EXERCISE PROMPT: Look through the lines below; wherever the word "constraint" appears, copy that line.

LISTED ENTRIES:
....

## config.mk

```make
export PLATFORM = sky130hd
export DESIGN_NAME = inst_fetch
export DESIGN_NICKNAME = d
export VERILOG_FILES = /design/src/rtl/inst_fetch.sv
export SDC_FILE = /design/constraint.sdc
export NUM_CORES = 1
export LEC_CHECK = 0
export BUFFER_PORTS_ARGS = -buffer_cell sky130_fd_sc_hd__buf_2
export CORE_MARGIN = 10
export CORE_UTILIZATION = 50
export DETAILED_ROUTE_END_ITERATION = 10
export GPL_TIMING_DRIVEN = 1
export PLACE_DENSITY = 0.76
export SETUP_SLACK_MARGIN = 0.5
export SYNTH_ARGS = -nofsm -noshare
export SYNTH_HDL_FRONTEND = slang
export SYNTH_SLANG_ARGS = --single-unit
```

## constraint.sdc

```tcl
create_clock -name clk -period 6.15 [get_ports clk]
set_input_delay 0.3075 -clock clk [delete_from_list [all_inputs] [get_ports clk]]
set_output_delay 0.3075 -clock clk [all_outputs]
set_load 0.02 [all_outputs]
```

....

TASK RESPONSE:
export SDC_FILE = /design/constraint.sdc
## constraint.sdc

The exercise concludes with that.